In the script, Slurm directives are preceded by #SBATCH, making them appear as comments to the shell. Slurm looks for these directives through the first non-comment, non-whitespace line. Options after that will be ignored by Slurm (and the shell).

Line Description
1 Shell interpreter line
2 OLCF project to charge
3 Job name
4 Job standard output file (%x will be replaced with the job name and %j with the Job ID)
5 Walltime requested (in HH:MM:SS format). See the table below for other formats.
6 Partition (queue) to use
7 Number of compute nodes requested
8 Blank line
9 Change into the run directory
10 Copy the input file into place
11 Run the job ( add layout details )
12 Copy the output file to an appropriate location.

Interactive Jobs

Most users will find batch jobs an easy way to use the system, as they allow you to "hand off" a job to the scheduler, allowing them to focus on other tasks while their job waits in the queue and eventually runs. Occasionally, it is necessary to run interactively, especially when developing, testing, modifying or debugging a code.

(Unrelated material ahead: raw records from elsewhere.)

## src/hw/vtf_pkg.sv

```systemverilog
// Constants, field positions and carrier types for the vicinity tag framing codec.
// Assumes one 20 MHz core clock; the reader link clock is sampled as plain data.
// Overview of operation
// - Tag answers only after a request was received and checked good.
// - Requests and responses each sit in one frame, opened and closed by delimiters.
// - Frame bit count between delimiters is a whole multiple of eight.
// - Bits go out LSB first; multi-byte fields go out low byte first.
// - Flag bit 2 decides whether bits 4 to 7 mean selection or inventory.
// - Flag bit 0 picks one or two subcarriers for the response.
// - Flag bit 1 picks low or high response data rate.
// - Select bit set: no identifier, served only while tag is selected.
// - Address bit set: identifier present, served only if it matches own identifier.
// - Select and address bits both set: request ignored, no response.
// - Inventory: bit 4 says whether the family identifier byte is present.
// - Inventory: bit 5 clear means sixteen slots, set means one slot.
// - Response is flag byte, optional data, then 16-bit CRC.
// - Response flag bit 0 set on error, with error code as data.
// - Response flag bits 1 to 7 are always zero.
// - Errors on inventory or broadcast requests are answered with silence.
package vtf_pkg;

  localparam int unsigned FLAG_SUBCAR = 0;
  localparam int unsigned FLAG_RATE   = 1;
  localparam int unsigned FLAG_INV    = 2;
  localparam int unsigned FLAG_EXT    = 3;
  localparam int unsigned FLAG_SEL    = 4;  // Family identifier present in inventory
  localparam int unsigned FLAG_ADDR   = 5;  // One slot in inventory
  localparam int unsigned FLAG_OPT    = 6;
  localparam int unsigned FLAG_RFU    = 7;

  localparam logic [7:0]  RSP_FLAGS_OK  = 8'h00;
  localparam logic [7:0]  RSP_FLAGS_ERR = 8'h01;

  localparam logic [15:0] CRC_INIT    = 16'hFFFF;
  localparam logic [15:0] CRC_POLY    = 16'h8408;
  localparam logic [15:0] CRC_RESIDUE = 16'hF0B8;

  localparam int unsigned BUF_AW        = 5;
  localparam int unsigned BUF_DEPTH     = 32;
  localparam logic [5:0]  MIN_REQ_BYTES = 6'h04;
  localparam logic [5:0]  HDR_BYTES     = 6'h02;
  localparam logic [5:0]  UID_BYTES     = 6'h08;
  localparam logic [5:0]  CRC_BYTES     = 6'h02;
  localparam logic [2:0]  LAST_BIT      = 3'h7;

  localparam logic [11:0] REG_CTRL   = 12'h000;
  localparam logic [11:0] REG_UID_LO = 12'h004;
  localparam logic [11:0] REG_UID_HI = 12'h008;
  localparam logic [11:0] REG_STATUS = 12'h00C;
  localparam logic [11:0] REG_COUNT  = 12'h010;

  localparam int unsigned CTRL_EN       = 0;
  localparam int unsigned CTRL_SELECTED = 1;
  localparam logic [1:0]  CTRL_RST      = 2'h1;
  localparam logic [63:0] UID_RST       = 64'h0;  // Arbitrary until software loads it

  typedef struct packed {
    logic [7:0] flags;
    logic [7:0] opcode;
    logic       inventory;
    logic       ext_set;
    logic       sel_mode;
    logic       addr_mode;
    logic       afi_present;
    logic       one_slot;
    logic       option;
    logic       rfu;
    logic [5:0] param_off;
    logic [5:0] nbytes;
  } vtf_req_t;

  typedef struct packed {
    logic       err;
    logic [7:0] code;
    logic [5:0] len;
  } vtf_rsp_t;

  typedef struct packed {
    logic clk;
    logic data;
    logic frame;
  } vtf_link_t;

  typedef struct packed {
    logic data;
    logic frame;
    logic two_sub;
    logic high_rate;
  } vtf_tx_t;

endpackage : vtf_pkg

```

## src/hw/vtf_req_buf.sv

```systemverilog
// Byte store for one received request frame, registered read port.
// Assumes a single writer (frame receiver) and a single reader (command handling).
`timescale 1ns/1ns
module vtf_req_buf
  import vtf_pkg::*;
(
  input  wire logic              i_clock,  // Core clock
  input  wire logic              i_we,     // Write strobe
  input  wire logic [BUF_AW-1:0] i_waddr,  // Write byte index
  input  wire logic [7:0]        i_wdata,  // Write byte
  input  wire logic [BUF_AW-1:0] i_raddr,  // Read byte index
  output logic      [7:0]        o_rdata   // Read byte, one cycle later
);
  logic [7:0] mem_q [BUF_DEPTH];

  always_ff @(posedge i_clock) begin
    if (i_we) begin
      mem_q[i_waddr] <= i_wdata;
    end
  end

  always_ff @(posedge i_clock) begin
    o_rdata <= mem_q[i_raddr];
  end
endmodule : vtf_req_buf

```

## src/hw/vtf_frame_codec.sv

```systemverilog
// Tag-side request parser and response framer with APB control registers.
// Assumes link pins are asynchronous; the link clock is sampled, bits taken on its rising edge.
//
// The register addresses and register access over APB are this design's own decisions.
`timescale 1ns/1ns
module vtf_frame_codec
  import vtf_pkg::*;
(
  input  wire logic              i_clock,     // 20 MHz core clock
  input  wire logic              i_rst_n,     // Synchronous reset, active low
  input  wire logic              i_psel,      // APB select
  input  wire logic              i_penable,   // APB enable
  input  wire logic              i_pwrite,    // APB write
  input  wire logic [11:0]       i_paddr,     // APB byte address
  input  wire logic [31:0]       i_pwdata,    // APB write data
  output logic      [31:0]       o_prdata,    // APB read data
  output logic                   o_pready,    // APB ready
  output logic                   o_pslverr,   // APB error on unmapped address
  input  wire vtf_pkg::vtf_link_t i_link,     // Demodulated reader link
  output vtf_pkg::vtf_tx_t       o_tx,        // Response bit stream and mode
  output logic                   o_req_valid, // Good request pulse
  output vtf_pkg::vtf_req_t      o_req,       // Decoded request
  input  wire logic [BUF_AW-1:0] i_buf_addr,  // Request byte index
  output logic      [7:0]        o_buf_data,  // Request byte, one cycle later
  input  wire logic              i_rsp_go,    // Start response pulse
  input  wire vtf_pkg::vtf_rsp_t i_rsp,       // Response descriptor
  output logic      [5:0]        o_rsp_idx,   // Response data byte wanted
  input  wire logic [7:0]        i_rsp_byte,  // Response data byte
  output logic                   o_tx_busy    // Response frame in progress
);
  import vtf_pkg::*;

  typedef enum logic [1:0] {TX_IDLE, TX_SEND, TX_END} vtf_tx_st_t;

  function automatic logic [15:0] crc_bit(input logic [15:0] c, input logic b);
    logic [15:0] s;
    s = c >> 1;
    crc_bit = (c[0] ^ b) ? (s ^ CRC_POLY) : s;
  endfunction : crc_bit

  // Three-stage link sampling; a change is taken once stages two and three agree
  logic [2:0] s1_q, s2_q, s3_q, f_q;
  always_ff @(posedge i_clock) begin
    if (!i_rst_n) begin
      s1_q <= 3'h0;
      s2_q <= 3'h0;
      s3_q <= 3'h0;
      f_q  <= 3'h0;
    end else begin
      s1_q <= {i_link.clk, i_link.data, i_link.frame};
      s2_q <= s1_q;
      s3_q <= s2_q;
      for (int i = 0; i < 3; i++) begin
        if (s2_q[i] == s3_q[i]) begin
          f_q[i] <= s3_q[i];
        end
      end
    end
  end

  logic [2:0] fp_q;
  always_ff @(posedge i_clock) begin
    if (!i_rst_n) fp_q <= 3'h0;
    else          fp_q <= f_q;
  end

  logic lk_rise, lk_fall, fr_open, fr_close;
  assign lk_rise  = f_q[2] & ~fp_q[2];
  assign lk_fall  = ~f_q[2] & fp_q[2];
  assign fr_open  = f_q[0] & ~fp_q[0];   // Start delimiter seen
  assign fr_close = ~f_q[0] & fp_q[0];   // End delimiter seen

  // Registers
  logic [1:0]  ctrl_q;
  logic [63:0] uid_q;
  logic [7:0]  cnt_ok_q, cnt_drop_q;
  logic [7:0]  last_flags_q;
  logic        wr_en, rd_en, hit;
  assign wr_en = i_psel & i_penable & i_pwrite;
  assign rd_en = i_psel & ~i_penable & ~i_pwrite;
  assign hit   = (i_paddr == REG_CTRL) | (i_paddr == REG_UID_LO) | (i_paddr == REG_UID_HI) |
                 (i_paddr == REG_STATUS) | (i_paddr == REG_COUNT);
  assign o_pready  = 1'b1;
  assign o_pslverr = i_psel & i_penable & ~hit;

  always_ff @(posedge i_clock) begin
    if (!i_rst_n) begin
      ctrl_q <= CTRL_RST;
      uid_q  <= UID_RST;
    end else if (wr_en) begin
      case (i_paddr)
        REG_CTRL:   ctrl_q        <= i_pwdata[1:0];
        REG_UID_LO: uid_q[31:0]   <= i_pwdata;
        REG_UID_HI: uid_q[63:32]  <= i_pwdata;
        default:    ctrl_q        <= ctrl_q;
      endcase
    end
  end

  // Receive path
  logic [7:0]  rx_sh_q;
  logic [2:0]  rx_bit_q;
  logic [5:0]  rx_cnt_q;
  logic [15:0] rx_crc_q;
  logic        rx_uid_ok_q, rx_ovf_q, rx_on_q;
  logic [7:0]  rx_byte;
  logic        rx_done;
  assign rx_byte = {f_q[1], rx_sh_q[7:1]};                       // LSB first
  assign rx_done = rx_on_q & lk_rise & (rx_bit_q == LAST_BIT);

  always_ff @(posedge i_clock) begin
    if (!i_rst_n) begin
      rx_on_q     <= 1'b0;
      rx_sh_q     <= 8'h00;
      rx_bit_q    <= 3'h0;
      rx_cnt_q    <= 6'h00;
      rx_crc_q    <= CRC_INIT;
      rx_uid_ok_q <= 1'b1;
      rx_ovf_q    <= 1'b0;
    end else if (fr_open) begin
      rx_on_q     <= ctrl_q[CTRL_EN];
      rx_bit_q    <= 3'h0;
      rx_cnt_q    <= 6'h00;
      rx_crc_q    <= CRC_INIT;
      rx_uid_ok_q <= 1'b1;
      rx_ovf_q    <= 1'b0;
    end else if (fr_close) begin
      rx_on_q <= 1'b0;
    end else if (rx_on_q && lk_rise) begin
      rx_sh_q  <= rx_byte;
      rx_bit_q <= rx_bit_q + 3'h1;
      rx_crc_q <= crc_bit(rx_crc_q, f_q[1]);
      if (rx_bit_q == LAST_BIT) begin
        rx_cnt_q <= rx_cnt_q + 6'h01;
        if (rx_cnt_q == 6'(BUF_DEPTH)) rx_ovf_q <= 1'b1;
        if (rx_cnt_q >= HDR_BYTES && rx_cnt_q < HDR_BYTES + UID_BYTES &&
            rx_byte != uid_q[3'(rx_cnt_q - HDR_BYTES) * 8 +: 8]) begin
          rx_uid_ok_q <= 1'b0;
        end
      end
    end
  end

  vtf_req_buf u_buf (
    .i_clock (i_clock),
    .i_we    (rx_done && rx_cnt_q < 6'(BUF_DEPTH)),
    .i_waddr (rx_cnt_q[BUF_AW-1:0]),
    .i_wdata (rx_byte),
    .i_raddr (i_buf_addr),
    .o_rdata (o_buf_data)
  );

  // Opcode and flags kept as they arrive
  logic [7:0] rx_flags_q, rx_op_q;
  always_ff @(posedge i_clock) begin
    if (!i_rst_n) begin
      rx_flags_q <= 8'h00;
      rx_op_q    <= 8'h00;
    end else if (rx_done && rx_cnt_q == 6'h00) begin
      rx_flags_q <= rx_byte;
    end else if (rx_done && rx_cnt_q == 6'h01) begin
      rx_op_q <= rx_byte;
    end
  end

  // Frame acceptance at end delimiter
  logic inv, sel, adr, frame_ok, mode_ok, accept;
  assign inv = rx_flags_q[FLAG_INV];
  assign sel = rx_flags_q[FLAG_SEL];
  assign adr = rx_flags_q[FLAG_ADDR];
  assign frame_ok = rx_on_q & (rx_bit_q == 3'h0)
                  & (rx_cnt_q >= MIN_REQ_BYTES)
                  & ~rx_ovf_q & (rx_crc_q == CRC_RESIDUE);
  always_comb begin
    if (inv) begin
      mode_ok = 1'b1;
    end else if (sel && adr) begin
      mode_ok = 1'b0;
    end else if (sel) begin
      mode_ok = ctrl_q[CTRL_SELECTED];
    end else if (adr) begin
      mode_ok = rx_uid_ok_q & (rx_cnt_q >= HDR_BYTES + UID_BYTES + CRC_BYTES);
    end else begin
      mode_ok = 1'b1;
    end
  end
  assign accept = fr_close & frame_ok & mode_ok;

  always_ff @(posedge i_clock) begin
    if (!i_rst_n) begin
      o_req_valid <= 1'b0;
      o_req       <= '0;
    end else begin
      o_req_valid <= accept;
      if (accept) begin
        o_req.flags       <= rx_flags_q;
        o_req.opcode      <= rx_op_q;
        o_req.inventory   <= inv;
        o_req.ext_set     <= rx_flags_q[FLAG_EXT];
        o_req.sel_mode    <= ~inv & sel;
        o_req.addr_mode   <= ~inv & adr;
        o_req.afi_present <= inv & sel;
        o_req.one_slot    <= inv & adr;
        o_req.option      <= rx_flags_q[FLAG_OPT];
        o_req.rfu         <= rx_flags_q[FLAG_RFU];
        o_req.param_off   <= (~inv & adr) ? HDR_BYTES + UID_BYTES : HDR_BYTES;
        o_req.nbytes      <= rx_cnt_q - CRC_BYTES;
      end
    end
  end

  always_ff @(posedge i_clock) begin
    if (!i_rst_n) begin
      cnt_ok_q     <= 8'h00;
      cnt_drop_q   <= 8'h00;
      last_flags_q <= 8'h00;
    end else if (fr_close && rx_on_q) begin
      if (accept) begin
        cnt_ok_q     <= cnt_ok_q + 8'h01;
        last_flags_q <= rx_flags_q;
      end else begin
        cnt_drop_q <= cnt_drop_q + 8'h01;
      end
    end
  end

  // Response may start only while a good request is pending
  logic pend_q, silent_q;
  logic rsp_take, tx_done;
  assign rsp_take = i_rsp_go & pend_q & ~(i_rsp.err & silent_q);
  always_ff @(posedge i_clock) begin
    if (!i_rst_n) begin
      pend_q   <= 1'b0;
      silent_q <= 1'b0;
    end else if (accept) begin
      pend_q   <= 1'b1;
      silent_q <= inv | (~sel & ~adr);
    end else if (i_rsp_go || fr_open) begin
      pend_q <= 1'b0;
    end
  end

  // Transmit path
  vtf_tx_st_t  tx_st_q;
  logic [7:0]  tx_sh_q, tx_cur;
  logic [2:0]  tx_bit_q;
  logic [5:0]  tx_idx_q, tx_nd_q;
  logic [15:0] tx_crc_q;
  logic        tx_err_q;
  logic [7:0]  tx_code_q;
  logic        tx_body;
  assign tx_body   = tx_idx_q <= tx_nd_q;
  assign o_rsp_idx = tx_idx_q - 6'h01;
  assign o_tx_busy = tx_st_q != TX_IDLE;

  always_comb begin
    if (tx_idx_q == 6'h00) begin
      tx_cur = tx_err_q ? RSP_FLAGS_ERR : RSP_FLAGS_OK;
    end else if (tx_body) begin
      tx_cur = tx_err_q ? tx_code_q : i_rsp_byte;
    end else if (tx_idx_q == tx_nd_q + 6'h01) begin
      tx_cur = ~tx_crc_q[7:0];
    end else begin
      tx_cur = ~tx_crc_q[15:8];
    end
  end
  assign tx_done = (tx_bit_q == LAST_BIT) & (tx_idx_q == tx_nd_q + CRC_BYTES);

  always_ff @(posedge i_clock) begin
    if (!i_rst_n) begin
      tx_st_q   <= TX_IDLE;
      tx_sh_q   <= 8'h00;
      tx_bit_q  <= 3'h0;
      tx_idx_q  <= 6'h00;
      tx_nd_q   <= 6'h00;
      tx_crc_q  <= CRC_INIT;
      tx_err_q  <= 1'b0;
      tx_code_q <= 8'h00;
      o_tx      <= '0;
    end else begin
      case (tx_st_q)
        TX_IDLE: begin
          if (rsp_take) begin
            tx_st_q   <= TX_SEND;
            tx_err_q  <= i_rsp.err;
            tx_code_q <= i_rsp.code;
            tx_nd_q   <= i_rsp.err ? 6'h01 : i_rsp.len;
            tx_idx_q  <= 6'h00;
            tx_bit_q  <= 3'h0;
            tx_crc_q  <= CRC_INIT;
            o_tx.two_sub   <= o_req.flags[FLAG_SUBCAR];
            o_tx.high_rate <= o_req.flags[FLAG_RATE];
          end
        end
        TX_SEND: begin
          if (lk_fall) begin
            o_tx.frame <= 1'b1;
            o_tx.data  <= (tx_bit_q == 3'h0) ? tx_cur[0] : tx_sh_q[0];
            tx_sh_q    <= (tx_bit_q == 3'h0) ? (tx_cur >> 1) : (tx_sh_q >> 1);
            if (tx_body) begin
              tx_crc_q <= crc_bit(tx_crc_q, (tx_bit_q == 3'h0) ? tx_cur[0] : tx_sh_q[0]);
            end
            tx_bit_q <= tx_bit_q + 3'h1;
            if (tx_bit_q == LAST_BIT) tx_idx_q <= tx_idx_q + 6'h01;
            if (tx_done) tx_st_q <= TX_END;
          end
        end
        TX_END: begin
          if (lk_fall) begin
            o_tx.frame <= 1'b0;
            o_tx.data  <= 1'b0;
            tx_st_q    <= TX_IDLE;
          end
        end
        default: tx_st_q <= TX_IDLE;
      endcase
    end
  end

  // Read data registered in the setup phase
  always_ff @(posedge i_clock) begin
    if (!i_rst_n) begin
      o_prdata <= 32'h0;
    end else if (rd_en) begin
      case (i_paddr)
        REG_CTRL:   o_prdata <= {30'h0, ctrl_q};
        REG_UID_LO: o_prdata <= uid_q[31:0];
        REG_UID_HI: o_prdata <= uid_q[63:32];
        REG_STATUS: o_prdata <= {21'h0, o_tx.high_rate, o_tx.two_sub, o_tx_busy, last_flags_q};
        REG_COUNT:  o_prdata <= {16'h0, cnt_drop_q, cnt_ok_q};
        default:    o_prdata <= 32'h0;
      endcase
    end
  end
endmodule : vtf_frame_codec

```

## config.mk

```make
export PLATFORM = sky130hd
export DESIGN_NAME = vtf_frame_codec
export DESIGN_NICKNAME = d
export VERILOG_FILES = /design/src/hw/vtf_pkg.sv /design/src/hw/vtf_req_buf.sv /design/src/hw/vtf_frame_codec.sv
export SDC_FILE = /design/constraint.sdc
export NUM_CORES = 1
export LEC_CHECK = 0
export BUFFER_PORTS_ARGS = -buffer_cell sky130_fd_sc_hd__buf_4
export CAP_MARGIN = 30
export CORE_AREA = 10 10 216 218
export CTS_BUF_LIST = sky130_fd_sc_hd__clkbuf_2 sky130_fd_sc_hd__clkbuf_4 sky130_fd_sc_hd__clkbuf_8
export DETAILED_ROUTE_END_ITERATION = 8
export DIE_AREA = 0 0 226 228
export HOLD_SLACK_MARGIN = 0.08
export PLACE_DENSITY = 0.72
export SLEW_MARGIN = 15
export SYNTH_ARGS = -nofsm -noshare
export SYNTH_HDL_FRONTEND = slang
export SYNTH_HIERARCHICAL = 1
export SYNTH_SLANG_ARGS = --single-unit
export TNS_END_PERCENT = 30
```

## constraint.sdc

```tcl
create_clock -name i_clock -period 3.5 [get_ports i_clock]
set_clock_uncertainty 0.2 [all_clocks]
set_input_delay 0.175 -clock i_clock [delete_from_list [all_inputs] [get_ports i_clock]]
set_output_delay 0.175 -clock i_clock [all_outputs]
set_load 0.05 [all_outputs]
```

==> results.md, run 1 <==
* cell area after layout: 27500 um2
* Num CTS Buffers: 86
* worst reg2reg startpoint: rx_on_q
* critical path endpoint category: flip-flop
* IR drop worst, VDD: 247 uV
* number of DRC markers after the initial detailed-route iteration: 1394
* power density cells: 460 nW/um2
* fmax: 299 MHz
* YS warnings: 6
* WHS: 0.117 ns
* global-route wire length before repair: 90700 um
* number of H-tree levels: 3
* largest incremental delay on the critical path: 0.67 ns
* Final Critical Period: 3.34 ns
* area added between synthesis and finish: 21.6%
* number of antenna violations at the first check in global routing: 1
* worst-margin pin slew: 0.725 ns
* setup fix buffers added after clock tree synthesis: 0
* accumulated negative setup slack: 0 ns
* Core ar.: 42500 um2
* Required @ worst endpoint: 3.84 ns
* Worst path depth: 9
* number of buffers inserted for hold repair after clock tree synthesis: 113
* library cell used as clock root buffer: clkbuf_8
* switching power summed over all nets: 0.00270 W
* Routed Wire Length: 57700 um
* origin of the worst setup path: i_penable
* final routed DRC violation total: 0
* number of flip-flops and latches in the synthesized netlist: 534
* register area share after synthesis: 58.6%
* placer congestion estimate: 0.855
* max-capacitance violation count: 0
* number of global-route vias before repair: 16105
* critical path cell sequence: dlygate4sd3_1, buf_4, nand3_1, dlygate4sd3_1, nor4b_1, mux2i_1, dlygate4sd3_1, nand2_1, dlygate4sd3_1
* Sw Share: 21.4%
* Post-Place Worst Slack: 0.571 ns
* portion of the clock cycle consumed by the worst path in the final layout: 95.5%
* maximum number of pins on one net before global-route repair: 122
* Clock transition at path regs: 0.06 ns
* antenna viol nets, final: 0
* nature of the critical path startpoint: input pin
* area share of the largest cell type after synthesis: 34.0%
* Vias per Instance: 5.64
* number of instances on the worst hold path: 3
* internal portion of total power: 0.00994 W
* net count of the finished layout: 2258
* Initial Util: 53.2%
* cell family with the largest share of critical-path delay: buffers and inverters
* Die Footprint: 51500 um2
* total setup violations reported at the end of the flow: 0
* Static Leak: 9.96 nW
* cts repair resizes: 0
* startpoint of the most critical hold path: i_buf_addr[1]
* clock network fraction of design power: 44.2%
* number of enable-type register cells in the synthesized netlist: 256
* Syn Std Cell Area: 22600 um2
* Final Hold Viols: 0
* CP max-delay cell: dlygate4sd3_1
* CP bufs+invs: 5
* count of pins on the block boundary: 171
* cell repeated most along the worst path: dlygate4sd3_1
* worst setup path category: in -> reg
* overall die width: 226 um
* path category of the worst min-delay check: in -> reg
* unrepaired setup endpoints after global routing: false
* layout cells sized above 1: 23.0%
* library cell occupying the most area in the post-synthesis netlist: edfxtp_1
* height of the die: 228 um
* Post-synth top flop: dfxtp_1
* post-detail-place hpwl: 38000 um
* final worst slack: 0.157 ns
* count of port buffers added during placement: 165
* Max transition margin: 51.5%
* total clock sinks: 534
* DR vias: 15618
* insertion delay of the later-clocked pin in the worst-skew pair: 0.65 ns
* cell with the most instances after synthesis: nand2_1
* overall fraction of global-route tracks in use: 22.3%
* share of synthesized registers carrying an async set or reset: 0%
* post-DR wirelength/cell: 20.8 um
* data arrival time of the critical path: 3.68 ns
* DP Area: 24500 um2
* worst-case reg-to-reg path depth: 6
* main area contributors after synthesis: edfxtp_1 (34%), dfxtp_1 (25%), mux4_2 (9.6%), nand2_1 (4.7%), mux2i_1 (3.4%)
* Comb power frac: 4.3%
* Unique masters post-synth: 62
* row cnt: 76
* run status: complete, no violations
* most frequent cells after synthesis: nand2_1 (284), dfxtp_1 (278), edfxtp_1 (256)
* grt total ovfl: 0
* number of detailed-routing iterations run before antenna repair: 5
* clk buf depth: 3
* Final Max Slew Viols: 0
* clock tree from TritonCTS: done
* instance count of the mapped netlist: 1841
* worst-path maximum fanout: 3
* sequential fraction of design power: 51.5%
* syn avg cell area: 12.3 um2
state kept, by name, summed over array words and instances, names as in the netlist, 8 cells and up:
| register | count |
|---|---|
| u_buf/mem_q | 256 |
| uid_q | 64 |
| o_prdata | 32 |
| o_req | 27 |
| rx_crc_q | 16 |
| tx_crc_q | 16 |
| cnt_drop_q | 8 |
| cnt_ok_q | 8 |
| last_flags_q | 8 |
| rx_flags_q | 8 |
| rx_op_q | 8 |
| tx_code_q | 8 |
| u_buf/o_rdata | 8 |
final timing paths:
path                              to  slack [ns]
setup reg to reg  u_buf/mem_q[16][6]        0.53
hold / removal      u_buf/o_rdata[7]        0.12
hold reg to reg              s2_q[2]        0.25
setup / recovery           ctrl_q[0]        0.16
cell usage in the layout (no fill, tap or decap), drive strengths merged, types with 30 or more instances in the layout:
master and instances:
nand2 285, dfxtp 278, edfxtp 256, buf 229, clkbuf 139, dlygate4sd3 113
a21boi 101, mux4 96, nor2 95, mux2i 77, o21ai 69, and2 60
nor2b 49, nand3 46, a21oi 35, xor2 32, nor3 30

Since all compute resources are managed and scheduled by Slurm, it is not possible to simply log into the system and immediately begin running parallel codes interactively. Rather, you must request the appropriate resources from Slurm and, if necessary, wait for them to become available. This is done through an "interactive batch" job. Interactive batch jobs are submitted with the salloc command. Resources are requested via the same options that are passed via #SBATCH in a regular batch script (but without the #SBATCH prefix). For example, to request an interactive batch job with the same resources that the batch script above requests, you would use salloc -A ABC123 -J RunSim123 -t 1:00:00 -p batch -N 1024. Note there is no option for an output file...you are running interactively, so standard output and standard error will be displayed to the terminal.

Warning

Indicating your shell in your salloc command is NOT recommended (e.g., salloc ... /bin/bash). Doing so causes your compute job to start on a login node by default rather than automatically moving you to a compute node.

Common Slurm Options

The table below summarizes options for submitted jobs. Unless otherwise noted, they can be used for either batch scripts or interactive batch jobs. For scripts, they can be added on the sbatch command line or as a #BSUB directive in the batch script. (If they're specified in both places, the command line takes precedence.) This is only a subset of all available options. Check the Slurm Man Pages for a more complete list.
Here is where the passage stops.